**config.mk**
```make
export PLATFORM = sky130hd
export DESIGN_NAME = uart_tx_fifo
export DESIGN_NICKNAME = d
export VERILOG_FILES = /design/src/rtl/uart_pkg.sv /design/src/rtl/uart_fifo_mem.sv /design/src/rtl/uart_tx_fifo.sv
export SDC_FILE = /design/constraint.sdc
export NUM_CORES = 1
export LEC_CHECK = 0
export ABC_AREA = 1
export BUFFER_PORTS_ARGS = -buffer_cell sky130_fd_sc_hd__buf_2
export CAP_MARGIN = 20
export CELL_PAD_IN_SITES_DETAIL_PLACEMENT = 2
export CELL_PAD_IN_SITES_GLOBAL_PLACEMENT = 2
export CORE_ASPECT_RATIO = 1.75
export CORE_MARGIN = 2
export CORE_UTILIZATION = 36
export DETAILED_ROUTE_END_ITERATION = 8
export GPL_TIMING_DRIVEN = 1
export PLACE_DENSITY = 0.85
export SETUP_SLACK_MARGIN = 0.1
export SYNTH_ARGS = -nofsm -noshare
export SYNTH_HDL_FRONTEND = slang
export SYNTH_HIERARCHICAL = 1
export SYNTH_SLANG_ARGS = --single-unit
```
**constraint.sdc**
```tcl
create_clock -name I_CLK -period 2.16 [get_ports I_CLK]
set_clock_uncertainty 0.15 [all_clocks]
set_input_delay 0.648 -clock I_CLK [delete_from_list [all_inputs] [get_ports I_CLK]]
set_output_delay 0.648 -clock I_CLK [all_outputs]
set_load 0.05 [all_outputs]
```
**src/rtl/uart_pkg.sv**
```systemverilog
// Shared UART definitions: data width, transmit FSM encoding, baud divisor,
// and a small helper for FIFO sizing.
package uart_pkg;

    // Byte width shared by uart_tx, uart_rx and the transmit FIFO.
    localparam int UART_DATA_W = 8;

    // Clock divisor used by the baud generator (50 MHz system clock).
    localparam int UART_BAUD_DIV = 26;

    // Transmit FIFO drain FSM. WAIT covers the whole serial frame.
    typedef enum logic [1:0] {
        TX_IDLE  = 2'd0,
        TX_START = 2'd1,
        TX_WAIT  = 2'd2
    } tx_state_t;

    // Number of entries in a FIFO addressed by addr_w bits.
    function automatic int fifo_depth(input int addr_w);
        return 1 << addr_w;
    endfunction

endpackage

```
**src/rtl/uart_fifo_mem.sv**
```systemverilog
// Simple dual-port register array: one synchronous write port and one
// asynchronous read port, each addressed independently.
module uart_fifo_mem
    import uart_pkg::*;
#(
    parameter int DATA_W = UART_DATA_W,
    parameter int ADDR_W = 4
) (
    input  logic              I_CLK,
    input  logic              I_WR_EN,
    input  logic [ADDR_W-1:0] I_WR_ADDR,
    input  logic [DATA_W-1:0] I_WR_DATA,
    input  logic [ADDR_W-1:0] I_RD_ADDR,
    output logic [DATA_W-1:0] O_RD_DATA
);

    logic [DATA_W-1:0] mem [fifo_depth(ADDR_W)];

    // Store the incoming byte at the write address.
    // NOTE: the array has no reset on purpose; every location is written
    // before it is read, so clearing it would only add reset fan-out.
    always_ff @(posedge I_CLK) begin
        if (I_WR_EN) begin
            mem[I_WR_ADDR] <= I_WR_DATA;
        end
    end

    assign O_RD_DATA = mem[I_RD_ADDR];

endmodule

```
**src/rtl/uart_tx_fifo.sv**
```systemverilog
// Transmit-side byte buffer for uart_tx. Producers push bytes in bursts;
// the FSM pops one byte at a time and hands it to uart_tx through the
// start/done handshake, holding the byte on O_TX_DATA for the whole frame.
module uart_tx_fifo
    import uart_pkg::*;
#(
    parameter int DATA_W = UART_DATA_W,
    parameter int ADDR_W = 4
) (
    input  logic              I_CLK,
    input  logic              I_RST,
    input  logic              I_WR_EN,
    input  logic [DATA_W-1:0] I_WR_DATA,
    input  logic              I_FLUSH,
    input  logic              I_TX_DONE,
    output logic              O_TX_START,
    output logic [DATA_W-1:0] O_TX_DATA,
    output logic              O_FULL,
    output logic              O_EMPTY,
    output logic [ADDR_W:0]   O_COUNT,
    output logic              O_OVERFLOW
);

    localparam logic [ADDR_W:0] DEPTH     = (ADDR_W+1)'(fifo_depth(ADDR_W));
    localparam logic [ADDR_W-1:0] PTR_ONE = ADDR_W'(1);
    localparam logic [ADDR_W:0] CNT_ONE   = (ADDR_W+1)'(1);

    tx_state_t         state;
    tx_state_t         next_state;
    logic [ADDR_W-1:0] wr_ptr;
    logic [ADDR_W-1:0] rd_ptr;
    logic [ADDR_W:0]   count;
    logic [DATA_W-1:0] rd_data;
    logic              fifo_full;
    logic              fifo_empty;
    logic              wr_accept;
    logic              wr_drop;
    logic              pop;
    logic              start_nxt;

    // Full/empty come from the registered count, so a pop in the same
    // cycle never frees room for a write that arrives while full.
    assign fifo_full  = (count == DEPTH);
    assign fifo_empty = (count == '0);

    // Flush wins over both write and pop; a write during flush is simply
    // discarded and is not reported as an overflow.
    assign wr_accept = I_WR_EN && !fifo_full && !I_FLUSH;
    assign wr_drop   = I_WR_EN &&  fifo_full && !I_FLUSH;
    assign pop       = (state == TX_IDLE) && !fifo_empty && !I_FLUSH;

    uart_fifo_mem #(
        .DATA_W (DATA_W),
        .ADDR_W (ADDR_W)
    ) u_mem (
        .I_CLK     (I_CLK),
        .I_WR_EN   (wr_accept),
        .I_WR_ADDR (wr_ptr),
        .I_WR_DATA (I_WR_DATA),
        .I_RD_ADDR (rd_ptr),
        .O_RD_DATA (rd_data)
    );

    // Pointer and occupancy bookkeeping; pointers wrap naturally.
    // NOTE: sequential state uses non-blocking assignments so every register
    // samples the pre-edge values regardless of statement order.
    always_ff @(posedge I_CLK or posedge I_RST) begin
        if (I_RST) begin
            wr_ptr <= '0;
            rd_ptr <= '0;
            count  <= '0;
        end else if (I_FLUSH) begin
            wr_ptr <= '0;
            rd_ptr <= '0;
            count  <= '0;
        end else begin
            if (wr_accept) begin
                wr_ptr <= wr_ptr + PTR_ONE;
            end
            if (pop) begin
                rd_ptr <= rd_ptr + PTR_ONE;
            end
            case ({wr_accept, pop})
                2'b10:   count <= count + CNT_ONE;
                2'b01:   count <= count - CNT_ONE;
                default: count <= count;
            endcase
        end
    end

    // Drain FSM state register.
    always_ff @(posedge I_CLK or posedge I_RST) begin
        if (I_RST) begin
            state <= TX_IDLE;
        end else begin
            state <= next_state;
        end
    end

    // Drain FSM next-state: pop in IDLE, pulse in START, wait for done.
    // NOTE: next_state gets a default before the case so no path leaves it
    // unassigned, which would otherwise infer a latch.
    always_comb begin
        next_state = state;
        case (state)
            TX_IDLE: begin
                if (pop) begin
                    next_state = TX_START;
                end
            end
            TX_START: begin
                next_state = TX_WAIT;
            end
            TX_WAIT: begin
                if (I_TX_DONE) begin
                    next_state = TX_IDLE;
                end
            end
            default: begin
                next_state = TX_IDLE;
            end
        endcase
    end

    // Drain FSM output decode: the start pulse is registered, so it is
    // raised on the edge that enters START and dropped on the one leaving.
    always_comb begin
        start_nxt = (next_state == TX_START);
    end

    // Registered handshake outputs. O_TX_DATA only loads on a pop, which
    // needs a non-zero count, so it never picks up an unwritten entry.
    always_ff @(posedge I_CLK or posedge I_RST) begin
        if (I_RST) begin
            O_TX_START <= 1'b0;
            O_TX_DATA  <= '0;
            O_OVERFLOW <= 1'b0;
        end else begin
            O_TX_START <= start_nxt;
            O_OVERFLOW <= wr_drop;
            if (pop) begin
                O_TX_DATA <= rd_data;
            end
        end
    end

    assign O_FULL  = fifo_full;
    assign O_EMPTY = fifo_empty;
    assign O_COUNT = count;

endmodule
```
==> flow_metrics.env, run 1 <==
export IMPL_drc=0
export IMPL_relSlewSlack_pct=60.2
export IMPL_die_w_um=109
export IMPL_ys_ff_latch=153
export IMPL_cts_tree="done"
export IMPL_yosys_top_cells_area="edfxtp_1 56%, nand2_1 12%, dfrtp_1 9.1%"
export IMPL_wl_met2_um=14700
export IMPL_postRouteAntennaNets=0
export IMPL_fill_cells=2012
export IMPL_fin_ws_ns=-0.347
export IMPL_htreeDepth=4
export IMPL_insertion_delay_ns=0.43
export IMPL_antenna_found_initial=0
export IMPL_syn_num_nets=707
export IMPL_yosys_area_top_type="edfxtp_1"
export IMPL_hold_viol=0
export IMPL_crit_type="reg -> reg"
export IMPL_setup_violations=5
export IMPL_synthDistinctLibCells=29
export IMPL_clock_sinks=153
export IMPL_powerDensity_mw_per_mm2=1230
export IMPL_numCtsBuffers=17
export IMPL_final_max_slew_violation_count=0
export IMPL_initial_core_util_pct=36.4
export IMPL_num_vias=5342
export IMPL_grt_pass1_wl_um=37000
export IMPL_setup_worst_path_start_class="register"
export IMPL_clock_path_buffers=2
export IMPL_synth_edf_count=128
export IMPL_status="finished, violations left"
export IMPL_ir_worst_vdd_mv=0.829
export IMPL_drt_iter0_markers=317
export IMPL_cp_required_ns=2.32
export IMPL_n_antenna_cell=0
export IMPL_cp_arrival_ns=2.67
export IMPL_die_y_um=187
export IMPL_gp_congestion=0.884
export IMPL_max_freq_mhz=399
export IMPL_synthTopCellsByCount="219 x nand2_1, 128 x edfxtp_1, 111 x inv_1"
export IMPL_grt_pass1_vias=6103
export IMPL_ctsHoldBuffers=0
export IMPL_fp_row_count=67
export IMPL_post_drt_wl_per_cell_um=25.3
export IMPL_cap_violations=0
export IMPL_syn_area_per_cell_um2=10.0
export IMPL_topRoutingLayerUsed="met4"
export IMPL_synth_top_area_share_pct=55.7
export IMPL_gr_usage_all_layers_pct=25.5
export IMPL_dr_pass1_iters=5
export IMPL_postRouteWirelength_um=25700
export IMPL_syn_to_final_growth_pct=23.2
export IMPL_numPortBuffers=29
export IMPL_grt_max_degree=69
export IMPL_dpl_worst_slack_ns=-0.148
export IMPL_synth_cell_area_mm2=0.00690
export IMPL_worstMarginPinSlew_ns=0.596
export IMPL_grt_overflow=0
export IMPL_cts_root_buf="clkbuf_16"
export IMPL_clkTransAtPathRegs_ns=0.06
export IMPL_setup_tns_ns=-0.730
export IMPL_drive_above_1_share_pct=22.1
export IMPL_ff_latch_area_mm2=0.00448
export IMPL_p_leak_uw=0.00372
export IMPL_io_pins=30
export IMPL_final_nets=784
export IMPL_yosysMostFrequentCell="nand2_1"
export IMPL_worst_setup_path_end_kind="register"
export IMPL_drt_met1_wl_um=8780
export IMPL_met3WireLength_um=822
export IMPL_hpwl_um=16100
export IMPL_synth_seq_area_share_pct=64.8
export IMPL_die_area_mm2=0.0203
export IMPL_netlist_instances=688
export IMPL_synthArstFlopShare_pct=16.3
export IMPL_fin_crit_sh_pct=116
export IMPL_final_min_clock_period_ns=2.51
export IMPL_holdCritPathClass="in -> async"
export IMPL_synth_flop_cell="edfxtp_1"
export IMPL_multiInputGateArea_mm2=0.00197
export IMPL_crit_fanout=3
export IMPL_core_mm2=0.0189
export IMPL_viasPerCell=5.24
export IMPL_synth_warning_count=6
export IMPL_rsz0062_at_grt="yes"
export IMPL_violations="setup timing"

****

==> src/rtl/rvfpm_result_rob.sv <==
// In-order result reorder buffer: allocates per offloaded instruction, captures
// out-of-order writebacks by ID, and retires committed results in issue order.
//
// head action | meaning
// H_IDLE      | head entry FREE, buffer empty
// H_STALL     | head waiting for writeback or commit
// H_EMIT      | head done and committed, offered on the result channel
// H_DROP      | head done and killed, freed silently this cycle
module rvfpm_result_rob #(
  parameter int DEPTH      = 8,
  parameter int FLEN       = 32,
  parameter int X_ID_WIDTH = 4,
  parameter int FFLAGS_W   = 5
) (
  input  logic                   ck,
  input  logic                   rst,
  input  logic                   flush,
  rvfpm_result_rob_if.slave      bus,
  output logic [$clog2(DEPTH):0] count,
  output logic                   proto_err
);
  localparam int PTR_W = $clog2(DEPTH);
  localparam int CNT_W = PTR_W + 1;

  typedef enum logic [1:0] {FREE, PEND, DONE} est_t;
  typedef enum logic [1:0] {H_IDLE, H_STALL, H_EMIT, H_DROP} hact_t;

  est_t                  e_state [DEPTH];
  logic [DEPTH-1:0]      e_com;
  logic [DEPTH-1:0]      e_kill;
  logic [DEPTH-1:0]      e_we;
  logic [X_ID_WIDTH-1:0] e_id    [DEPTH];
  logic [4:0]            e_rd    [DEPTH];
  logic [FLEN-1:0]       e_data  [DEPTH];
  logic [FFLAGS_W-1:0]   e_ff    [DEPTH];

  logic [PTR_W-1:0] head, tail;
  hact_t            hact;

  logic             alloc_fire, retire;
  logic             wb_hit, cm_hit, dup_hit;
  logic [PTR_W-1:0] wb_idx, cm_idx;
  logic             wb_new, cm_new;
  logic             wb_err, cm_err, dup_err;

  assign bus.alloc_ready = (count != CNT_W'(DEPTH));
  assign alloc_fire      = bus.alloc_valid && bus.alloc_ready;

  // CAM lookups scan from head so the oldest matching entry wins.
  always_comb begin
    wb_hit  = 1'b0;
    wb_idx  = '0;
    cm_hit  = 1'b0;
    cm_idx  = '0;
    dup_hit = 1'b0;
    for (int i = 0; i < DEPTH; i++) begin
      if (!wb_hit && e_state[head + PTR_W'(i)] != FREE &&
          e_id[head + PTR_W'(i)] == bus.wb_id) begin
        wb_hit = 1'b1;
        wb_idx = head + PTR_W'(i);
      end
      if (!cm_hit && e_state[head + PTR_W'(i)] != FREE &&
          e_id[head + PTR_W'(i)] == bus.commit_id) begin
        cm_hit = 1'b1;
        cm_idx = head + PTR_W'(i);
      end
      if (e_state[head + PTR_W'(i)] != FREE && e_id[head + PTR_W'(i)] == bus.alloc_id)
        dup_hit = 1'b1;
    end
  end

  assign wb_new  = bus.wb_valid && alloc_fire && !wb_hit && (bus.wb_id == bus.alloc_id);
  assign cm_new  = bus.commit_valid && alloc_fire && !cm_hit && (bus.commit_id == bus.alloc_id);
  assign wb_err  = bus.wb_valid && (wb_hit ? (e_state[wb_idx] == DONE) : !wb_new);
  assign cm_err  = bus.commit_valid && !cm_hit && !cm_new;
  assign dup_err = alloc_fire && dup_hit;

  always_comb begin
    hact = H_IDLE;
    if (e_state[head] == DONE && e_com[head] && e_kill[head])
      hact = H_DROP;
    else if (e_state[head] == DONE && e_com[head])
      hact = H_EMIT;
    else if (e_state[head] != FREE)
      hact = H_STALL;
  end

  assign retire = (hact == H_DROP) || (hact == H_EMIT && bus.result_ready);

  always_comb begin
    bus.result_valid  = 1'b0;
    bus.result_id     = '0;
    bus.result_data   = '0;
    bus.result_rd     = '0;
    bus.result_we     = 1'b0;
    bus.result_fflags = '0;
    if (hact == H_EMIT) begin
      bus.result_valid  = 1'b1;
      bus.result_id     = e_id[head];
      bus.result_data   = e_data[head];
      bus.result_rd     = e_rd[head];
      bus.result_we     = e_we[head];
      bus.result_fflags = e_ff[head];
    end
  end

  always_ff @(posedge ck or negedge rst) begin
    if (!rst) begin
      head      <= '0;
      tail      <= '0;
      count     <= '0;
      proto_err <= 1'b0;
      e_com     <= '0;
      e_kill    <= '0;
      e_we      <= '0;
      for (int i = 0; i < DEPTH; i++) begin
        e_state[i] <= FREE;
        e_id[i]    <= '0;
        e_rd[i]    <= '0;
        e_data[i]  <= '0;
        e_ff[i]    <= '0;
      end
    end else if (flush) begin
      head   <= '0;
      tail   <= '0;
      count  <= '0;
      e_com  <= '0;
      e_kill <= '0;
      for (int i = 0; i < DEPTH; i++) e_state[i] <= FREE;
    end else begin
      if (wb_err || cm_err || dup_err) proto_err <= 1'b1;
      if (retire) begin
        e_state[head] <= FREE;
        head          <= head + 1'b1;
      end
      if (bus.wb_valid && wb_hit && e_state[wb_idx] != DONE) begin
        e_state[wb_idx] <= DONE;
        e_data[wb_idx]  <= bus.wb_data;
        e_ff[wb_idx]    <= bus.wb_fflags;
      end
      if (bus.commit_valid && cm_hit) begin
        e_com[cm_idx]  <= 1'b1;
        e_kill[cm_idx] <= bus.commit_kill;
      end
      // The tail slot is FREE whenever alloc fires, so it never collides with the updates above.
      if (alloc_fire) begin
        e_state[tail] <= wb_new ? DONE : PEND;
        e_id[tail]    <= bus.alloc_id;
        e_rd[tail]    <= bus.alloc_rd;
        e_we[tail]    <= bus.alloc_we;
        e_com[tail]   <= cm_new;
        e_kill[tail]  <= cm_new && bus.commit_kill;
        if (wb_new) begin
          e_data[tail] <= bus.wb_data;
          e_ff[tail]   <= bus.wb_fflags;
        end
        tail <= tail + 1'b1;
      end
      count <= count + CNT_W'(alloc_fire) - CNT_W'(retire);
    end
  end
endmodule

****

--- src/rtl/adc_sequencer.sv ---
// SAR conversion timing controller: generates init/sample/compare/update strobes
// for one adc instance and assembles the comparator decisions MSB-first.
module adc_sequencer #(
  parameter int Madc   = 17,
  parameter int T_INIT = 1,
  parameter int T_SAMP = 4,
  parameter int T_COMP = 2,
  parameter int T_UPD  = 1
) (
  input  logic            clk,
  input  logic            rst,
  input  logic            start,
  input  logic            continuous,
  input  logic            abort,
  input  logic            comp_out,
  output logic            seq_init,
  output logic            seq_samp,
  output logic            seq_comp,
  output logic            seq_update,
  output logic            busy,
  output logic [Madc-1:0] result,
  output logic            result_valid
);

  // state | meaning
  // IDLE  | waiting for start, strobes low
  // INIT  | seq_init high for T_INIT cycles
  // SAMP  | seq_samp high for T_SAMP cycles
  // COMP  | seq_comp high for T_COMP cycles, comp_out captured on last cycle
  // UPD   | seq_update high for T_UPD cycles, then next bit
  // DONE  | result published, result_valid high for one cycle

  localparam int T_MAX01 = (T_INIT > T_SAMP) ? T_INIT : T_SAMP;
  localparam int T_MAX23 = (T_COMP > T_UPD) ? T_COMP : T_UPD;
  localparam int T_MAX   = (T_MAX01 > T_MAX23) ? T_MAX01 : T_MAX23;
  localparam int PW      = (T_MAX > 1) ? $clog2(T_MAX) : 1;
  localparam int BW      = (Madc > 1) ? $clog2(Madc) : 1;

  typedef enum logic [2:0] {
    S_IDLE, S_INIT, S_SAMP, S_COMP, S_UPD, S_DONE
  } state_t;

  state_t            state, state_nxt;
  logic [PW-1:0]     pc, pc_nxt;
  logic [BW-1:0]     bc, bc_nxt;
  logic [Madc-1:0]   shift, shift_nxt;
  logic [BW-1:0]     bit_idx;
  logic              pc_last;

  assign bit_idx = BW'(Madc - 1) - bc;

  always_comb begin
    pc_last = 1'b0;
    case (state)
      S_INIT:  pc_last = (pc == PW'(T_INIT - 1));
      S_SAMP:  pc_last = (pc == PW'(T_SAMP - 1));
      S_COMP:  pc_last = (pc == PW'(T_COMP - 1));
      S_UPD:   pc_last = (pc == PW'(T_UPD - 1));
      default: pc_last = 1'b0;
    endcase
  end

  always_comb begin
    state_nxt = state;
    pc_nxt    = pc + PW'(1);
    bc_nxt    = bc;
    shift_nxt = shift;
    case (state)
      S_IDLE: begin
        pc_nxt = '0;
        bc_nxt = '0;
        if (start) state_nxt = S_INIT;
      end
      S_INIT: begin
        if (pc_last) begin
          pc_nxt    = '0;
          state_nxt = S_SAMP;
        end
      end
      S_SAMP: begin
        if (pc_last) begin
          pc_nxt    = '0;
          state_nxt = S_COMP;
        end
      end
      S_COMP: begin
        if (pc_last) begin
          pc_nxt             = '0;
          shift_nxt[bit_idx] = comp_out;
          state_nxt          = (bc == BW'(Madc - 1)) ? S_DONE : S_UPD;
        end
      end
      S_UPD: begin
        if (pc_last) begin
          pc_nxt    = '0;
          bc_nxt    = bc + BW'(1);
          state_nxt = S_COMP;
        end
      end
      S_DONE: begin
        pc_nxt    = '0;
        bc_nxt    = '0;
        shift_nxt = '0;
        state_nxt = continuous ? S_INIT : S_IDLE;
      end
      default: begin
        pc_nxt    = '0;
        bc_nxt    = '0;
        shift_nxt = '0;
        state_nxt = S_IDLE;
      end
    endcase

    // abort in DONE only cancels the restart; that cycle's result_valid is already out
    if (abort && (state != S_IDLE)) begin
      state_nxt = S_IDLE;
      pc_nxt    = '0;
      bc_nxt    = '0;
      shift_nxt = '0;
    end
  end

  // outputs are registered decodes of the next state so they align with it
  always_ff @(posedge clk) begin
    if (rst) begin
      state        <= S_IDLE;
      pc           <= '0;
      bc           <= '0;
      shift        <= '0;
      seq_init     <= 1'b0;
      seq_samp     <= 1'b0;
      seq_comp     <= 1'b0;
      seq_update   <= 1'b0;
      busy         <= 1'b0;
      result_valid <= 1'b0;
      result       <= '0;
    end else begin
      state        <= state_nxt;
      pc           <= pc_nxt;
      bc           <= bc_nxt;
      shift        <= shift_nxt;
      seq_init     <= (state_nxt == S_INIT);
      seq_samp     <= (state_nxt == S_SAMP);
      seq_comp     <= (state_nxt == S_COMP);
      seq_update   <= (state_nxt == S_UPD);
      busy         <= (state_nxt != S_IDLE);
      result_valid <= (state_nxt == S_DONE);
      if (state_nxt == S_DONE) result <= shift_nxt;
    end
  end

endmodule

****

Action item:
Copy out all lines from the records where the word "that" appears.

Your response:
    // cycle never frees room for a write that arrives while full.
    // raised on the edge that enters START and dropped on the one leaving.
    // abort in DONE only cancels the restart; that cycle's result_valid is already out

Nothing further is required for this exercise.